Requirement: For the records that follow, please set down exactly the lines between the one holding "u_dn0 (.a(s1_d[0]), .y(s1_dn[0]));" and the one holding "(.a(s1_d[1]), .b(s1_a[6]), .y(ppn6[1]));", inclusive, and only those.

Listed records:
What follows belongs to an exercise in optimizing a design on an open flow for small area and a short achievable clock period; a production flow would make more cautious choices.
RTL that was checked went through simulation tests only; none was proved equivalent to the original.
The RTL of run 2 was laid out without a check of its function.

## flow/design.v (module list and top-level ports; edited modules follow where they fit)
// module zre_mono: 949 lines
// module zre_fa: 10 lines
// module zre_ha: 9 lines
// module zre_a21oi: 8 lines
// module zre_and2: 7 lines
// module zre_inv: 6 lines
// module zre_nand2: 7 lines
// module zre_nor2: 7 lines
// module zre_o21ai: 8 lines
// module zre_or2: 7 lines
// module zre_xnor2: 7 lines
// module zre_xor2: 7 lines
module zre_mono (
    input  wire        clk,
    input  wire        rst,
    input  wire        start,
    input  wire [6:0]  black,
    input  wire        skip,
    input  wire [15:0] width,
    input  wire        pix_valid,
    input  wire [7:0]  pix_r,
    input  wire [7:0]  pix_g,
    input  wire [7:0]  pix_b,
    input  wire [7:0]  pix_a,
    input  wire        pix_last,
    output reg         dark_valid,
    output reg         dark,
    output reg         res_valid,
    output wire        res_err,
    output reg  [15:0] box_x,
    output reg  [15:0] box_y,
    output reg  [15:0] box_w,
    output reg  [15:0] box_h
);
  // ...
==> flow/flow/run.sh <==
#!/bin/bash
# Standard ORFS flow (the standard.sh): synthesis unchanged, then the
# layout with the ports buffered by buf_1 cells and setup repair aimed at a
# slack margin of 9.0 ns. Each step's output goes to its own log file here.
set -e
bash standard.sh synth > synth.log 2>&1
bash standard.sh "BUFFER_PORTS_ARGS=-buffer_cell sky130_fd_sc_hd__buf_1" SETUP_SLACK_MARGIN=9.0  finish > layout.log 2>&1
==> flow/standard.sh <==
#!/bin/bash
# synth_recipe.tcl (not shown) runs the flow's synth.tcl, then flattens the netlist and writes it again
# the make line also repeats each setting of config.mk as NAME=value (left out here)
make -C /OpenROAD-flow-scripts/flow DESIGN_CONFIG=/design/flow/config.mk WORK_HOME=/design/flow/orfs CLKGATE_MAP_FILE= SYNTH_SCRIPT=/design/flow/synth_recipe.tcl "${@:-finish}"
==> flow/config.mk <==
export PLATFORM = sky130hd
export DESIGN_NAME = zre_mono
export DESIGN_NICKNAME = zre_mono
export VERILOG_FILES = /design/flow/design.v
export SDC_FILE = /design/flow/constraint.sdc
export NUM_CORES = 4
export LEC_CHECK = 0
export CAP_MARGIN = 20
export CORE_MARGIN = 2
export CORE_UTILIZATION = 40
export PLACE_DENSITY = 0.6
export SLEW_MARGIN = 20
export SYNTH_HIERARCHICAL = 1
export SYNTH_MINIMUM_KEEP_SIZE = 0
==> flow/constraint.sdc <==
create_clock -name core_clock -period 13.0 [get_ports {clk}]
set_input_delay 2.6000 -clock core_clock [delete_from_list [all_inputs] [get_ports {clk}]]
set_output_delay 2.6000 -clock core_clock [all_outputs]
set_load 0.01 [all_outputs]
==> summary.txt, run 1 <==
Status: finished clean
Critical path's top delay family: adder cells
Buffers, non-clock: 146
Min cycle time layout: 3.921 ns
Crit. End Element: register
Worst R2R End: dark
CTS tree: built
Max Cap Viol: 0
Post-route cell area: 0.01532 sq mm
Area leader, netlist: dfxtp_1
Adder-cell share of the synthesized area: 27.79%
CTS buffer count: 17
Post-synthesis sequential area ratio: 30.33%
Fraction of registers with async set/reset: 0%
First-pass GRT wire length: 55230 um
Resize count post-CTS: 10
Vias per std cell: 5.095
Combinational family with the most area after synthesis: adder cells
Worst setup path endpoint: dark
Cells after Synth: 1466
Hold EP: s1_a[2]
H-tree depth: 4
Area Overhead vs Synth: 12.13%
Skew final: 0.01213 ns
Xor/xnor share of the synthesized area: 6.686%
M2 GR Usage: 30.84%
Synth Cell Area: 0.01366 sq mm
Post-route ant nets: 0
Post-CTS setup buffers: 0
Final core utilization: 45.57%
Die Height: 188.8 um
Max-slew headroom: 35.21%
Compound-Gate Fraction of Synth Area: 8.407%
==> run 2: changes to the inputs <==
--- a/flow/design.v
+++ b/flow/design.v
@@ -45,24 +45,16 @@
         s0_a    <= pix_a;
     end
     wire [7:0] s0_rn = ~s0_r;
     wire [7:0] s0_gn = ~s0_g;
     wire [7:0] s0_bn = ~s0_b;
     reg        s1_v, s1_last, s1_ok;
     reg [6:0]  s1_a;
     reg [16:0] s1_d;
-    wire [16:0] s1_dn = ~s1_d;
-    wire [16:0] ppn0  = ~(s1_d & {17{s1_a[0]}});
-    wire [16:0] ppn1  = ~(s1_d & {17{s1_a[1]}});
-    wire [16:0] ppn2  = ~(s1_d & {17{s1_a[2]}});
-    wire [16:0] ppn3  = ~(s1_d & {17{s1_a[3]}});
-    wire [16:0] ppn4  = ~(s1_d & {17{s1_a[4]}});
-    wire [16:0] ppn5  = ~(s1_d & {17{s1_a[5]}});
-    wire [16:0] ppn6  = ~(s1_d & {17{s1_a[6]}});
     wire d_1, d_2;
     zre_ha u_d_1 (.a(s0_r[2]), .b(s0_g[1]), .s(d_1), .co(d_2));
     wire d_3, d_4;
     zre_fa u_d_3 (.a(s0_r[3]), .b(s0_g[2]), .c(s0_g[4]), .s(d_3), .co(d_4));
     wire d_5, d_6;
     zre_fa u_d_5 (.a(s0_rn[0]), .b(s0_r[4]), .c(s0_g[3]), .s(d_5), .co(d_6));
     wire d_7, d_8;
     zre_ha u_d_7 (.a(s0_g[5]), .b(s0_bn[2]), .s(d_7), .co(d_8));
@@ -324,16 +316,160 @@
     zre_xor2 u_d_194 (.a(1'b1), .b(d_193), .y(d_194));
     wire d_195;
     zre_and2 u_d_195 (.a(1'b1), .b(d_193), .y(d_195));
     wire d_196;
     zre_xor2 u_d_196 (.a(1'b1), .b(d_195), .y(d_196));
     wire d_197;
     zre_and2 u_d_197 (.a(1'b1), .b(d_195), .y(d_197));
     wire [16:0] d_sum = {d_197, d_196, d_194, d_192, d_191, d_190, d_189, d_188, d_187, d_186, d_185, d_184, d_183, d_182, d_181, d_180, d_103};
+    wire [16:0] s1_dn;
+    wire [16:0] ppn0;
+    wire [16:0] ppn1;
+    wire [16:0] ppn2;
+    wire [16:0] ppn3;
+    wire [16:0] ppn4;
+    wire [16:0] ppn5;
+    wire [16:0] ppn6;
+    zre_inv u_dn0 (.a(s1_d[0]), .y(s1_dn[0]));
+    zre_nand2 u_pp0_0 (.a(s1_d[0]), .b(s1_a[0]), .y(ppn0[0]));
+    zre_nand2 u_pp1_0 (.a(s1_d[0]), .b(s1_a[1]), .y(ppn1[0]));
+    zre_nand2 u_pp2_0 (.a(s1_d[0]), .b(s1_a[2]), .y(ppn2[0]));
+    zre_nand2 u_pp3_0 (.a(s1_d[0]), .b(s1_a[3]), .y(ppn3[0]));
+    zre_nand2 u_pp4_0 (.a(s1_d[0]), .b(s1_a[4]), .y(ppn4[0]));
+    zre_nand2 u_pp5_0 (.a(s1_d[0]), .b(s1_a[5]), .y(ppn5[0]));
+    zre_nand2 u_pp6_0 (.a(s1_d[0]), .b(s1_a[6]), .y(ppn6[0]));
+    zre_inv u_dn1 (.a(s1_d[1]), .y(s1_dn[1]));
+    zre_nand2 u_pp0_1 (.a(s1_d[1]), .b(s1_a[0]), .y(ppn0[1]));
+    zre_nand2 u_pp1_1 (.a(s1_d[1]), .b(s1_a[1]), .y(ppn1[1]));
+    zre_nand2 u_pp2_1 (.a(s1_d[1]), .b(s1_a[2]), .y(ppn2[1]));
+    zre_nand2 u_pp3_1 (.a(s1_d[1]), .b(s1_a[3]), .y(ppn3[1]));
+    zre_nand2 u_pp4_1 (.a(s1_d[1]), .b(s1_a[4]), .y(ppn4[1]));
+    zre_nand2 u_pp5_1 (.a(s1_d[1]), .b(s1_a[5]), .y(ppn5[1]));
+    zre_nand2 u_pp6_1 (.a(s1_d[1]), .b(s1_a[6]), .y(ppn6[1]));
+    zre_inv u_dn2 (.a(s1_d[2]), .y(s1_dn[2]));
+    zre_nand2 u_pp0_2 (.a(s1_d[2]), .b(s1_a[0]), .y(ppn0[2]));
+    zre_nand2 u_pp1_2 (.a(s1_d[2]), .b(s1_a[1]), .y(ppn1[2]));
+    zre_nand2 u_pp2_2 (.a(s1_d[2]), .b(s1_a[2]), .y(ppn2[2]));
+    zre_nand2 u_pp3_2 (.a(s1_d[2]), .b(s1_a[3]), .y(ppn3[2]));
+    zre_nand2 u_pp4_2 (.a(s1_d[2]), .b(s1_a[4]), .y(ppn4[2]));
+    zre_nand2 u_pp5_2 (.a(s1_d[2]), .b(s1_a[5]), .y(ppn5[2]));
+    zre_nand2 u_pp6_2 (.a(s1_d[2]), .b(s1_a[6]), .y(ppn6[2]));
+    zre_inv u_dn3 (.a(s1_d[3]), .y(s1_dn[3]));
+    zre_nand2 u_pp0_3 (.a(s1_d[3]), .b(s1_a[0]), .y(ppn0[3]));
+    zre_nand2 u_pp1_3 (.a(s1_d[3]), .b(s1_a[1]), .y(ppn1[3]));
+    zre_nand2 u_pp2_3 (.a(s1_d[3]), .b(s1_a[2]), .y(ppn2[3]));
+    zre_nand2 u_pp3_3 (.a(s1_d[3]), .b(s1_a[3]), .y(ppn3[3]));
+    zre_nand2 u_pp4_3 (.a(s1_d[3]), .b(s1_a[4]), .y(ppn4[3]));
+    zre_nand2 u_pp5_3 (.a(s1_d[3]), .b(s1_a[5]), .y(ppn5[3]));
+    zre_nand2 u_pp6_3 (.a(s1_d[3]), .b(s1_a[6]), .y(ppn6[3]));
+    zre_inv u_dn4 (.a(s1_d[4]), .y(s1_dn[4]));
+    zre_nand2 u_pp0_4 (.a(s1_d[4]), .b(s1_a[0]), .y(ppn0[4]));
+    zre_nand2 u_pp1_4 (.a(s1_d[4]), .b(s1_a[1]), .y(ppn1[4]));
+    zre_nand2 u_pp2_4 (.a(s1_d[4]), .b(s1_a[2]), .y(ppn2[4]));
+    zre_nand2 u_pp3_4 (.a(s1_d[4]), .b(s1_a[3]), .y(ppn3[4]));
+    zre_nand2 u_pp4_4 (.a(s1_d[4]), .b(s1_a[4]), .y(ppn4[4]));
+    zre_nand2 u_pp5_4 (.a(s1_d[4]), .b(s1_a[5]), .y(ppn5[4]));
+    zre_nand2 u_pp6_4 (.a(s1_d[4]), .b(s1_a[6]), .y(ppn6[4]));
+    zre_inv u_dn5 (.a(s1_d[5]), .y(s1_dn[5]));
+    zre_nand2 u_pp0_5 (.a(s1_d[5]), .b(s1_a[0]), .y(ppn0[5]));
+    zre_nand2 u_pp1_5 (.a(s1_d[5]), .b(s1_a[1]), .y(ppn1[5]));
+    zre_nand2 u_pp2_5 (.a(s1_d[5]), .b(s1_a[2]), .y(ppn2[5]));
+    zre_nand2 u_pp3_5 (.a(s1_d[5]), .b(s1_a[3]), .y(ppn3[5]));
+    zre_nand2 u_pp4_5 (.a(s1_d[5]), .b(s1_a[4]), .y(ppn4[5]));
+    zre_nand2 u_pp5_5 (.a(s1_d[5]), .b(s1_a[5]), .y(ppn5[5]));
+    zre_nand2 u_pp6_5 (.a(s1_d[5]), .b(s1_a[6]), .y(ppn6[5]));
+    zre_inv u_dn6 (.a(s1_d[6]), .y(s1_dn[6]));
+    zre_nand2 u_pp0_6 (.a(s1_d[6]), .b(s1_a[0]), .y(ppn0[6]));
+    zre_nand2 u_pp1_6 (.a(s1_d[6]), .b(s1_a[1]), .y(ppn1[6]));
+    zre_nand2 u_pp2_6 (.a(s1_d[6]), .b(s1_a[2]), .y(ppn2[6]));
+    zre_nand2 u_pp3_6 (.a(s1_d[6]), .b(s1_a[3]), .y(ppn3[6]));
+    zre_nand2 u_pp4_6 (.a(s1_d[6]), .b(s1_a[4]), .y(ppn4[6]));
+    zre_nand2 u_pp5_6 (.a(s1_d[6]), .b(s1_a[5]), .y(ppn5[6]));
+    zre_nand2 u_pp6_6 (.a(s1_d[6]), .b(s1_a[6]), .y(ppn6[6]));
+    zre_inv u_dn7 (.a(s1_d[7]), .y(s1_dn[7]));
+    zre_nand2 u_pp0_7 (.a(s1_d[7]), .b(s1_a[0]), .y(ppn0[7]));
+    zre_nand2 u_pp1_7 (.a(s1_d[7]), .b(s1_a[1]), .y(ppn1[7]));
+    zre_nand2 u_pp2_7 (.a(s1_d[7]), .b(s1_a[2]), .y(ppn2[7]));
+    zre_nand2 u_pp3_7 (.a(s1_d[7]), .b(s1_a[3]), .y(ppn3[7]));
+    zre_nand2 u_pp4_7 (.a(s1_d[7]), .b(s1_a[4]), .y(ppn4[7]));
+    zre_nand2 u_pp5_7 (.a(s1_d[7]), .b(s1_a[5]), .y(ppn5[7]));
+    zre_nand2 u_pp6_7 (.a(s1_d[7]), .b(s1_a[6]), .y(ppn6[7]));
+    zre_inv u_dn8 (.a(s1_d[8]), .y(s1_dn[8]));
+    zre_nand2 u_pp0_8 (.a(s1_d[8]), .b(s1_a[0]), .y(ppn0[8]));
+    zre_nand2 u_pp1_8 (.a(s1_d[8]), .b(s1_a[1]), .y(ppn1[8]));
+    zre_nand2 u_pp2_8 (.a(s1_d[8]), .b(s1_a[2]), .y(ppn2[8]));
+    zre_nand2 u_pp3_8 (.a(s1_d[8]), .b(s1_a[3]), .y(ppn3[8]));
+    zre_nand2 u_pp4_8 (.a(s1_d[8]), .b(s1_a[4]), .y(ppn4[8]));
+    zre_nand2 u_pp5_8 (.a(s1_d[8]), .b(s1_a[5]), .y(ppn5[8]));
+    zre_nand2 u_pp6_8 (.a(s1_d[8]), .b(s1_a[6]), .y(ppn6[8]));
+    zre_inv u_dn9 (.a(s1_d[9]), .y(s1_dn[9]));
+    zre_nand2 u_pp0_9 (.a(s1_d[9]), .b(s1_a[0]), .y(ppn0[9]));
+    zre_nand2 u_pp1_9 (.a(s1_d[9]), .b(s1_a[1]), .y(ppn1[9]));
+    zre_nand2 u_pp2_9 (.a(s1_d[9]), .b(s1_a[2]), .y(ppn2[9]));
+    zre_nand2 u_pp3_9 (.a(s1_d[9]), .b(s1_a[3]), .y(ppn3[9]));
+    zre_nand2 u_pp4_9 (.a(s1_d[9]), .b(s1_a[4]), .y(ppn4[9]));
+    zre_nand2 u_pp5_9 (.a(s1_d[9]), .b(s1_a[5]), .y(ppn5[9]));
+    zre_nand2 u_pp6_9 (.a(s1_d[9]), .b(s1_a[6]), .y(ppn6[9]));
+    zre_inv u_dn10 (.a(s1_d[10]), .y(s1_dn[10]));
+    zre_nand2 u_pp0_10 (.a(s1_d[10]), .b(s1_a[0]), .y(ppn0[10]));
+    zre_nand2 u_pp1_10 (.a(s1_d[10]), .b(s1_a[1]), .y(ppn1[10]));
+    zre_nand2 u_pp2_10 (.a(s1_d[10]), .b(s1_a[2]), .y(ppn2[10]));
+    zre_nand2 u_pp3_10 (.a(s1_d[10]), .b(s1_a[3]), .y(ppn3[10]));
+    zre_nand2 u_pp4_10 (.a(s1_d[10]), .b(s1_a[4]), .y(ppn4[10]));
+    zre_nand2 u_pp5_10 (.a(s1_d[10]), .b(s1_a[5]), .y(ppn5[10]));
+    zre_nand2 u_pp6_10 (.a(s1_d[10]), .b(s1_a[6]), .y(ppn6[10]));
+    zre_inv u_dn11 (.a(s1_d[11]), .y(s1_dn[11]));
+    zre_nand2 u_pp0_11 (.a(s1_d[11]), .b(s1_a[0]), .y(ppn0[11]));
+    zre_nand2 u_pp1_11 (.a(s1_d[11]), .b(s1_a[1]), .y(ppn1[11]));
+    zre_nand2 u_pp2_11 (.a(s1_d[11]), .b(s1_a[2]), .y(ppn2[11]));
+    zre_nand2 u_pp3_11 (.a(s1_d[11]), .b(s1_a[3]), .y(ppn3[11]));
+    zre_nand2 u_pp4_11 (.a(s1_d[11]), .b(s1_a[4]), .y(ppn4[11]));
+    zre_nand2 u_pp5_11 (.a(s1_d[11]), .b(s1_a[5]), .y(ppn5[11]));
+    zre_nand2 u_pp6_11 (.a(s1_d[11]), .b(s1_a[6]), .y(ppn6[11]));
+    zre_inv u_dn12 (.a(s1_d[12]), .y(s1_dn[12]));
+    zre_nand2 u_pp0_12 (.a(s1_d[12]), .b(s1_a[0]), .y(ppn0[12]));
+    zre_nand2 u_pp1_12 (.a(s1_d[12]), .b(s1_a[1]), .y(ppn1[12]));
+    zre_nand2 u_pp2_12 (.a(s1_d[12]), .b(s1_a[2]), .y(ppn2[12]));
+    zre_nand2 u_pp3_12 (.a(s1_d[12]), .b(s1_a[3]), .y(ppn3[12]));
+    zre_nand2 u_pp4_12 (.a(s1_d[12]), .b(s1_a[4]), .y(ppn4[12]));
+    zre_nand2 u_pp5_12 (.a(s1_d[12]), .b(s1_a[5]), .y(ppn5[12]));
+    zre_nand2 u_pp6_12 (.a(s1_d[12]), .b(s1_a[6]), .y(ppn6[12]));
+    zre_inv u_dn13 (.a(s1_d[13]), .y(s1_dn[13]));
+    zre_nand2 u_pp0_13 (.a(s1_d[13]), .b(s1_a[0]), .y(ppn0[13]));
+    zre_nand2 u_pp1_13 (.a(s1_d[13]), .b(s1_a[1]), .y(ppn1[13]));
+    zre_nand2 u_pp2_13 (.a(s1_d[13]), .b(s1_a[2]), .y(ppn2[13]));
+    zre_nand2 u_pp3_13 (.a(s1_d[13]), .b(s1_a[3]), .y(ppn3[13]));
+    zre_nand2 u_pp4_13 (.a(s1_d[13]), .b(s1_a[4]), .y(ppn4[13]));
+    zre_nand2 u_pp5_13 (.a(s1_d[13]), .b(s1_a[5]), .y(ppn5[13]));
+    zre_nand2 u_pp6_13 (.a(s1_d[13]), .b(s1_a[6]), .y(ppn6[13]));
+    zre_inv u_dn14 (.a(s1_d[14]), .y(s1_dn[14]));
+    zre_nand2 u_pp0_14 (.a(s1_d[14]), .b(s1_a[0]), .y(ppn0[14]));
+    zre_nand2 u_pp1_14 (.a(s1_d[14]), .b(s1_a[1]), .y(ppn1[14]));
+    zre_nand2 u_pp2_14 (.a(s1_d[14]), .b(s1_a[2]), .y(ppn2[14]));
+    zre_nand2 u_pp3_14 (.a(s1_d[14]), .b(s1_a[3]), .y(ppn3[14]));
+    zre_nand2 u_pp4_14 (.a(s1_d[14]), .b(s1_a[4]), .y(ppn4[14]));
+    zre_nand2 u_pp5_14 (.a(s1_d[14]), .b(s1_a[5]), .y(ppn5[14]));
+    zre_nand2 u_pp6_14 (.a(s1_d[14]), .b(s1_a[6]), .y(ppn6[14]));
+    zre_inv u_dn15 (.a(s1_d[15]), .y(s1_dn[15]));
+    zre_nand2 u_pp0_15 (.a(s1_d[15]), .b(s1_a[0]), .y(ppn0[15]));
+    zre_nand2 u_pp1_15 (.a(s1_d[15]), .b(s1_a[1]), .y(ppn1[15]));
+    zre_nand2 u_pp2_15 (.a(s1_d[15]), .b(s1_a[2]), .y(ppn2[15]));
+    zre_nand2 u_pp3_15 (.a(s1_d[15]), .b(s1_a[3]), .y(ppn3[15]));
+    zre_nand2 u_pp4_15 (.a(s1_d[15]), .b(s1_a[4]), .y(ppn4[15]));
+    zre_nand2 u_pp5_15 (.a(s1_d[15]), .b(s1_a[5]), .y(ppn5[15]));
+    zre_nand2 u_pp6_15 (.a(s1_d[15]), .b(s1_a[6]), .y(ppn6[15]));
+    zre_inv u_dn16 (.a(s1_d[16]), .y(s1_dn[16]));
+    zre_nand2 u_pp0_16 (.a(s1_d[16]), .b(s1_a[0]), .y(ppn0[16]));
+    zre_nand2 u_pp1_16 (.a(s1_d[16]), .b(s1_a[1]), .y(ppn1[16]));
+    zre_nand2 u_pp2_16 (.a(s1_d[16]), .b(s1_a[2]), .y(ppn2[16]));
+    zre_nand2 u_pp3_16 (.a(s1_d[16]), .b(s1_a[3]), .y(ppn3[16]));
+    zre_nand2 u_pp4_16 (.a(s1_d[16]), .b(s1_a[4]), .y(ppn4[16]));
+    zre_nand2 u_pp5_16 (.a(s1_d[16]), .b(s1_a[5]), .y(ppn5[16]));
+    zre_nand2 u_pp6_16 (.a(s1_d[16]), .b(s1_a[6]), .y(ppn6[16]));
     wire m_1, m_2;
     zre_ha u_m_1 (.a(ppn0[5]), .b(ppn1[4]), .s(m_1), .co(m_2));
     wire m_3, m_4;
     zre_fa u_m_3 (.a(ppn0[6]), .b(ppn1[5]), .c(ppn2[4]), .s(m_3), .co(m_4));
     wire m_5, m_6;
     zre_ha u_m_5 (.a(ppn3[3]), .b(ppn4[2]), .s(m_5), .co(m_6));
     wire m_7, m_8;
     zre_fa u_m_7 (.a(ppn0[7]), .b(ppn1[6]), .c(ppn2[5]), .s(m_7), .co(m_8));
@@ -871,67 +1007,72 @@
     wire m_ge = ~(m_397 ^ m_top);
     always @(posedge clk) begin
         s1_v    <= s0_v & ~rst;
         s1_last <= s0_last;
         s1_ok   <= s0_a[7];
         s1_a    <= s0_a[6:0];
         s1_d    <= d_sum;
     end
-    reg s2_last;
+    reg t_v, t_dk, t_last;
     always @(posedge clk) begin
         dark_valid <= s1_v & ~rst;
-        s2_last    <= s1_last;
         dark       <= m_ge & s1_ok & ~cfg_err;
+        t_v        <= s1_v & ~rst;
+        t_dk       <= m_ge & s1_ok & ~cfg_err & ~cfg_skip;
+        t_last     <= s1_last;
     end
     reg  [15:0] x, yc;
-    reg         found, rb, past, cy;
+    reg         st_r, found, rb, past, cy;
     reg  [3:0]  fin;
-    wire        dk      = dark & ~cfg_skip;
     wire [15:0] x_inc   = x + 16'd1;
-    wire        wrap    = (x_inc == cfg_w);
+    wire [15:0] w_t     = x ^ cfg_w;
+    wire [15:0] w_u     = x & ~cfg_w;
+    wire [15:0] w_ok    = ~({1'b0, w_t[15:1]} ^ w_u);
+    wire        wrap    = w_t[0] & (&w_ok);
     wire        eq_min  = (x == box_x);
     wire        eq_mx   = (x == box_w);
-    wire        upd_min = dk & (~found | ~rb);
-    wire        upd_max = dk & (~found | past | eq_mx);
+    wire        upd_min = t_dk & (~found | ~rb);
+    wire        upd_max = t_dk & (~found | past | eq_mx);
     wire        whole   = cfg_skip & ~cfg_err;
     wire [15:0] sub_s, sub_co;
     wire [15:0] sub_ci = {sub_co[14:12], cy, sub_co[10:8], cy, sub_co[6:4], cy, sub_co[2:0], 1'b1};
     genvar gi;
     generate
         for (gi = 0; gi < 16; gi = gi + 1) begin : g_sub
             zre_fa u_fa (.a(box_w[gi]), .b(~box_x[gi]), .c(sub_ci[gi]), .s(sub_s[gi]), .co(sub_co[gi]));
         end
     endgenerate
     always @(posedge clk) begin
-        fin       <= {fin[2:0], dark_valid & s2_last} & {4{~rst}};
+        st_r      <= start;
+        fin       <= {fin[2:0], t_v & t_last} & {4{~rst}};
         res_valid <= fin[3] & ~rst;
-        if (start) begin
+        if (st_r) begin
             x     <= 16'd0;
             yc    <= 16'd0;
             found <= 1'b0;
             rb    <= 1'b0;
             past  <= 1'b0;
             box_x <= 16'd0;
             box_y <= 16'd0;
             box_w <= 16'd0;
             box_h <= 16'd0;
-        end else if (dark_valid) begin
+        end else if (t_v) begin
             x     <= wrap ? 16'd0 : x_inc;
             rb    <= ~wrap & (rb | eq_min | upd_min);
             past  <= ~wrap & (past | eq_mx);
-            found <= found | dk;
+            found <= found | t_dk;
             if (upd_min) box_x <= x;
             if (upd_max) box_w <= x_inc;
-            if (dk & ~found) begin
+            if (t_dk & ~found) begin
                 box_y <= yc;
                 box_h <= 16'd1;
                 yc    <= wrap ? 16'd2 : 16'd1;
             end else begin
-                if (dk) box_h <= yc;
+                if (t_dk) box_h <= yc;
                 if (wrap) yc <= yc + 16'd1;
             end
         end else begin
             if (fin[0]) begin
                 if (whole) begin
                     box_w <= cfg_w;
                     box_h <= yc;
                 end else begin
==> flow/flow/run.sh (replaced) <==
#!/bin/bash
# Standard ORFS flow (the standard.sh): synthesis unchanged, then the
# layout with the ports buffered by buf_1 cells and setup repair aimed at a
# slack margin of 9.2 ns. Each step's output goes to its own log file here.
set -e
bash standard.sh synth > synth.log 2>&1
bash standard.sh "BUFFER_PORTS_ARGS=-buffer_cell sky130_fd_sc_hd__buf_1" SETUP_SLACK_MARGIN=9.2  finish > layout.log 2>&1
==> run 2 against run 1 <==
  * Global-route usage is 1.2 points higher
  * Critical path depth stayed put
  * Utilization is 2.2 points higher
  * Register-to-register slack worse by 0.08 ns
  * Cell area is 3.7% higher
  * Critical endpoint is now t_dk
  * Critical path type unchanged
  * Still clean on timing, DRC and antenna
  * Largest cell class unchanged
  * Clock skew is 0.0077 ns higher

Response to the exercise:
+    zre_inv u_dn0 (.a(s1_d[0]), .y(s1_dn[0]));
+    zre_nand2 u_pp0_0 (.a(s1_d[0]), .b(s1_a[0]), .y(ppn0[0]));
+    zre_nand2 u_pp1_0 (.a(s1_d[0]), .b(s1_a[1]), .y(ppn1[0]));
+    zre_nand2 u_pp2_0 (.a(s1_d[0]), .b(s1_a[2]), .y(ppn2[0]));
+    zre_nand2 u_pp3_0 (.a(s1_d[0]), .b(s1_a[3]), .y(ppn3[0]));
+    zre_nand2 u_pp4_0 (.a(s1_d[0]), .b(s1_a[4]), .y(ppn4[0]));
+    zre_nand2 u_pp5_0 (.a(s1_d[0]), .b(s1_a[5]), .y(ppn5[0]));
+    zre_nand2 u_pp6_0 (.a(s1_d[0]), .b(s1_a[6]), .y(ppn6[0]));
+    zre_inv u_dn1 (.a(s1_d[1]), .y(s1_dn[1]));
+    zre_nand2 u_pp0_1 (.a(s1_d[1]), .b(s1_a[0]), .y(ppn0[1]));
+    zre_nand2 u_pp1_1 (.a(s1_d[1]), .b(s1_a[1]), .y(ppn1[1]));
+    zre_nand2 u_pp2_1 (.a(s1_d[1]), .b(s1_a[2]), .y(ppn2[1]));
+    zre_nand2 u_pp3_1 (.a(s1_d[1]), .b(s1_a[3]), .y(ppn3[1]));
+    zre_nand2 u_pp4_1 (.a(s1_d[1]), .b(s1_a[4]), .y(ppn4[1]));
+    zre_nand2 u_pp5_1 (.a(s1_d[1]), .b(s1_a[5]), .y(ppn5[1]));
+    zre_nand2 u_pp6_1 (.a(s1_d[1]), .b(s1_a[6]), .y(ppn6[1]));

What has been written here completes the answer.